Why is an imaginary part necessary in the Lippmann-Schwinger equation?

[Sparticle99]

I have a question on the interpretation of the LS-equation.

$$\psi^{\pm} = \phi + \frac{1}{E- \mathcal{H} \pm \epsilon} V\psi^{\pm}$$ (1)

Deriving the equation was simply because the Hamiltonian can be written as H=H0 + V where H and H0 have the same eigenvalues and H0 is a free Hamiltonian. The equation can be written as

$$H_0|\phi> = E|\phi>$$

So an interaction in the equation makes

$$(H_0+V)|\psi> = E|\psi>$$

Continuity states that as $$\psi rightarrow \phi$$ and $$V \rightarrow 0$$ then the solution has (E − H0) as singular. You can avoid the singularity when you assume a small part of the denominator in

$$\psi^{\pm} = \phi + \frac{1}{E- \mathcal{H} \pm \epsilon} V\psi^{\pm}$$

was imaginary. My question is as follows: This would clearly make the Hamiltonian as negative. The solution to the equation almost derives

$$\psi^{\pm} = \phi + \frac{1}{E- \mathcal{H} \pm \epsilon} V\psi^{\pm}$$

as an automatic solution when considering it was obtained to avoid nasty singularities. Is there any physical reason to assume the Hamiltonian has an imaginary part?

 

[vanhees71]

It is easier to understand scattering theory in the time-dependent wave-packet formalism than going directly to the Lippmann-Schwinger equation in momentum space by the usual hand-waving arguments. A quite good discussion of this issue is given in the textbook by Messiah.

 

[Bill_K]

The purpose of the iε is to insure that the solution contains only outgoing waves. If you look at the matrix elements of the kernel in the coordinate representation, it is just the Green's function:

<x'|(E - H₀ ± iε)^-1|x"> ~ e^{±ip·|x'-x"|/ħ} / |x'-x"|

 

[Sparticle99]

Before obtaining the solution, it would be fair to say your Hamilatonian is by definition, complex no? I will elaborate: brb

 

[Sparticle99]

$$\psi^{\pm} = \phi + \frac{1}{E- \mathcal{H} \pm i\epsilon} e\phi'\psi^{\pm}$$

As has been mentioned, the imaginary part is there so that the solution will have out-going waves only. But that takes manipulatin of the L-S equation. Before a solution is sought, the integral expression the wave function expands to the infinite future and infinite past.
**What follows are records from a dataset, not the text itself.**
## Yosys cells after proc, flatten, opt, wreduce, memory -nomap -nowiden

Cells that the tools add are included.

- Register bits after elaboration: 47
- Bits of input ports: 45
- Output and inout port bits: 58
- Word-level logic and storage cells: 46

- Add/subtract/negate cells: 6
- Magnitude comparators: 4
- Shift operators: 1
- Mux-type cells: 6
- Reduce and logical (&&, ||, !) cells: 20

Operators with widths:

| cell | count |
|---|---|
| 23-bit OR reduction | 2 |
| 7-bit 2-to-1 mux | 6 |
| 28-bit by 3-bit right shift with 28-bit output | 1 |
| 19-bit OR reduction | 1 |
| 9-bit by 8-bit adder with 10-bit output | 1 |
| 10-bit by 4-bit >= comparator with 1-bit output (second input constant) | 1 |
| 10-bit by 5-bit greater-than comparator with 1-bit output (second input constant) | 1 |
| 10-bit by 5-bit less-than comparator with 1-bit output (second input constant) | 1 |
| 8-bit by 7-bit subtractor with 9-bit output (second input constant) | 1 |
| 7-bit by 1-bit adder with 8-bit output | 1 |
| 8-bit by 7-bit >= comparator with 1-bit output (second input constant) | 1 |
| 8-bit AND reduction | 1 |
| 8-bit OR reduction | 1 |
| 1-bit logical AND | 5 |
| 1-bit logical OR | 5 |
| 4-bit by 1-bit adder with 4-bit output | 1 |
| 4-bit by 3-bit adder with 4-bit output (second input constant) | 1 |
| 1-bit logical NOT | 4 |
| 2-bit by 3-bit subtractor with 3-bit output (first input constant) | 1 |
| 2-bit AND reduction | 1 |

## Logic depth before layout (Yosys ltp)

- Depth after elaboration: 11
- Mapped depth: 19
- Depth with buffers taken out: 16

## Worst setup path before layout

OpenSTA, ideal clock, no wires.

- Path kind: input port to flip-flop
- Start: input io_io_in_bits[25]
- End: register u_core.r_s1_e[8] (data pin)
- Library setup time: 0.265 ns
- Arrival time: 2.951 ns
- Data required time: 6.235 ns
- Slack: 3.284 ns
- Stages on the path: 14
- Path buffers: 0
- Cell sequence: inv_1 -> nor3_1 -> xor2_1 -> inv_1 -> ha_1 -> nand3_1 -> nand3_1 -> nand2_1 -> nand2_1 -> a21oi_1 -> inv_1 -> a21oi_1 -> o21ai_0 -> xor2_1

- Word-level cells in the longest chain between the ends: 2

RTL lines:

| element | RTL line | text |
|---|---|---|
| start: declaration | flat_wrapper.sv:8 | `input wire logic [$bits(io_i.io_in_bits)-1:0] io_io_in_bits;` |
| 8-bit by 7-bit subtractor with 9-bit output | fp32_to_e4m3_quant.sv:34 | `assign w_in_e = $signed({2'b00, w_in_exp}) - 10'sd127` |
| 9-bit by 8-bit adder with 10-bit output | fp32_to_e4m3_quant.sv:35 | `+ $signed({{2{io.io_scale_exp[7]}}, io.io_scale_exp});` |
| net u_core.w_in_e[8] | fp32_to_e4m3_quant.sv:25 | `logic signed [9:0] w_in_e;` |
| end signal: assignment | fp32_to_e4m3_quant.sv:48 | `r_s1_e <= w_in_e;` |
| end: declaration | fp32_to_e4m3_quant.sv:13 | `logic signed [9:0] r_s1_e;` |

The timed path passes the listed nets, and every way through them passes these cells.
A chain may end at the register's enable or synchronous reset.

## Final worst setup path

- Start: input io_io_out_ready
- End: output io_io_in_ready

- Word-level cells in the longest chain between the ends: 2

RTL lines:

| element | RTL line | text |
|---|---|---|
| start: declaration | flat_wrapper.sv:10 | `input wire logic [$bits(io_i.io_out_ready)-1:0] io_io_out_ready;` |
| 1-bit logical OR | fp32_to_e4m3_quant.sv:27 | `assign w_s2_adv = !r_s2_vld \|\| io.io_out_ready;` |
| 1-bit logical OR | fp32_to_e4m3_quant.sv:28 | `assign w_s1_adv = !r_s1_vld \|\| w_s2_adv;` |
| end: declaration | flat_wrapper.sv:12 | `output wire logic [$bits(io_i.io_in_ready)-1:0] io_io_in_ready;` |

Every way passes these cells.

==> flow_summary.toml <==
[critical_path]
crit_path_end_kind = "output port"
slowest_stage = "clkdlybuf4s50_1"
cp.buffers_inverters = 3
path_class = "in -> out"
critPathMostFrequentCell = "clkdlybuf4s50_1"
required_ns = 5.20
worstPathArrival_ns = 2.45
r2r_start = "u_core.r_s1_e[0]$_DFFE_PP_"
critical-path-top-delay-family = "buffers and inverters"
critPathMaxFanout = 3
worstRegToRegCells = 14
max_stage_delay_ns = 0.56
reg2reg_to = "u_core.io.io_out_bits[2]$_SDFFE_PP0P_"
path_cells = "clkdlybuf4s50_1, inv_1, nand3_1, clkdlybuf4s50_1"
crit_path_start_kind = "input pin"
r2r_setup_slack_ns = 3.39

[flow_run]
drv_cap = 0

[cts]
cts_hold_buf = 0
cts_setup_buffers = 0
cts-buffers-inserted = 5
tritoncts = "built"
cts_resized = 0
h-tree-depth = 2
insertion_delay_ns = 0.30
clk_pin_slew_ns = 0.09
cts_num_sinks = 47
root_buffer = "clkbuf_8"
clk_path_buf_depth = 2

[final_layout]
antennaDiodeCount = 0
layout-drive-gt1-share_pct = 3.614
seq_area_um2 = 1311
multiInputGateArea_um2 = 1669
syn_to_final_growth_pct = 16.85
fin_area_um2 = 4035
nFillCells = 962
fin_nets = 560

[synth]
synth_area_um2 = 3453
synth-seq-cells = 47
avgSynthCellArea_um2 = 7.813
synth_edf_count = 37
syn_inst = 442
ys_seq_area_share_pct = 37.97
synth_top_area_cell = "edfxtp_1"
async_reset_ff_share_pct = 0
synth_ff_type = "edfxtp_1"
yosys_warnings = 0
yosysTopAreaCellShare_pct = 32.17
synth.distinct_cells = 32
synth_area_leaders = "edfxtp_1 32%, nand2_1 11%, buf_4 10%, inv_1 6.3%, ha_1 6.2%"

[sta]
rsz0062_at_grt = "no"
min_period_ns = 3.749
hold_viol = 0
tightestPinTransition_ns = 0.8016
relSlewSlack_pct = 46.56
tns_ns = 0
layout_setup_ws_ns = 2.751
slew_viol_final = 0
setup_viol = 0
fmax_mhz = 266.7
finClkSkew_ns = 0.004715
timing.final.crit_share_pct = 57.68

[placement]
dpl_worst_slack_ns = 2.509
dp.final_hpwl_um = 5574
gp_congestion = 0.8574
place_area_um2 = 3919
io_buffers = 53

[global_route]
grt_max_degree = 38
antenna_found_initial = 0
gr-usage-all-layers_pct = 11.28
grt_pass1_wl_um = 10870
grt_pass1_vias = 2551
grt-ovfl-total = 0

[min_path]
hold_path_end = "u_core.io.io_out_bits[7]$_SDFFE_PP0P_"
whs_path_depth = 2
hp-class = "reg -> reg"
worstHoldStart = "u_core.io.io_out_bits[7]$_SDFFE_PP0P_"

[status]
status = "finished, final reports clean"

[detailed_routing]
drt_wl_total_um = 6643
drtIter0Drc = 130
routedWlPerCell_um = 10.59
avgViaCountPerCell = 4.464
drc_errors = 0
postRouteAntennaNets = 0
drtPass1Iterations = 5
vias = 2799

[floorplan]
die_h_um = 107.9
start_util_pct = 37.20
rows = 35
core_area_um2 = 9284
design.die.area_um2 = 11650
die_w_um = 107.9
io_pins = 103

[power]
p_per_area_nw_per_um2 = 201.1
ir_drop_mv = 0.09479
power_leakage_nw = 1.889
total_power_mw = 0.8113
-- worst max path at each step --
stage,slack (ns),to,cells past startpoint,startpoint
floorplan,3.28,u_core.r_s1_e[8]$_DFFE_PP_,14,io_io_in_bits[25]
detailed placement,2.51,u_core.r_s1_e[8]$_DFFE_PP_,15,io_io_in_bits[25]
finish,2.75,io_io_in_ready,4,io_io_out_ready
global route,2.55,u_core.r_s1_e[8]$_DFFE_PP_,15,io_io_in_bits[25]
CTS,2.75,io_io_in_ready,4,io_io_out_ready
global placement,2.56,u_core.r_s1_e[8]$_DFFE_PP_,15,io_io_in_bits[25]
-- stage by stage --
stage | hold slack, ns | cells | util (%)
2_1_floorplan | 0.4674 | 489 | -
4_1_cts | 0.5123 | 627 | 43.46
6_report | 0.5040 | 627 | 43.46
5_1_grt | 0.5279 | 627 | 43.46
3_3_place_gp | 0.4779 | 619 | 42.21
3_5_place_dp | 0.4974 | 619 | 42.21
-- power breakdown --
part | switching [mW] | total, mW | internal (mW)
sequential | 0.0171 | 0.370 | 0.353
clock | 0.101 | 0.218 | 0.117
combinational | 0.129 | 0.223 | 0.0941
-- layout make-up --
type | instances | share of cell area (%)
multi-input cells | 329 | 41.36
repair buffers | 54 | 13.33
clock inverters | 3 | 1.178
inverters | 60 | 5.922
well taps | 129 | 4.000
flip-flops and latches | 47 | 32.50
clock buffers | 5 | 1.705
since $$\hat{\mathcal{H}}_D = \mathcal{H} + i\chi$$ from breaking the complex part into two descriptions as shown
before, will allow us to treat the Lippmann-Schwinger as having two solutions as well for the imaginary part of the hat-Hamiltonian.
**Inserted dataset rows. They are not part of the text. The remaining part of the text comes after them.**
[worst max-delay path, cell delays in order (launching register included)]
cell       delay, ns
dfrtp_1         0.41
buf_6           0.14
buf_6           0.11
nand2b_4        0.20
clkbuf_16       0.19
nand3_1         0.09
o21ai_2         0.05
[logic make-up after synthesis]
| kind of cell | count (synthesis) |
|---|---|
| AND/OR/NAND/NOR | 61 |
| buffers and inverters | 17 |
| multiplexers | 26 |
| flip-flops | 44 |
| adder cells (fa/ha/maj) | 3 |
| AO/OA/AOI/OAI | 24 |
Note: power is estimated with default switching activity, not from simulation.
Knowing that $$\chi = \chi_R + \chi_D$$

Then

$$\hat{\mathcal{H}} = \mathcal{H} + i(\chi_R + \chi_D)$$

which is making the relaxational part and the diffusive part.

$$\psi^{\pm} = \phi + \frac{1}{E- {\mathcal{H}}+i(\chi_R + \chi_D)} e\phi'\psi^{\pm}$$

Since in the most mathematical formal definition of quantum waves desribed under a time-symmetric analysis of the wave function
in the Transactional Interpretation, the deformed wave function $$\psi^{\pm}$$ when under integration has the solution
of a wave function for the in-phase and out-phase both extending to the infinite past and infinite future. These are analgous
to understanding wave functions where one half retarded and one half advanced wave propagate into the past and the other into
the future. This means that the equation

$$\psi^{\pm} = \phi + \frac{1}{E- {\mathcal{H}} + i(\chi_R + \chi_D)} e\phi'\psi^{\pm}$$

can be decoupled to make to solution for the advanced and retarded wave solutions. This means before messing with the Lippmann Schwinger equation, it can be used to satisfy an imaginary Hamiltonian with a wave function under the mathematical representation of the Transactional Interpretation.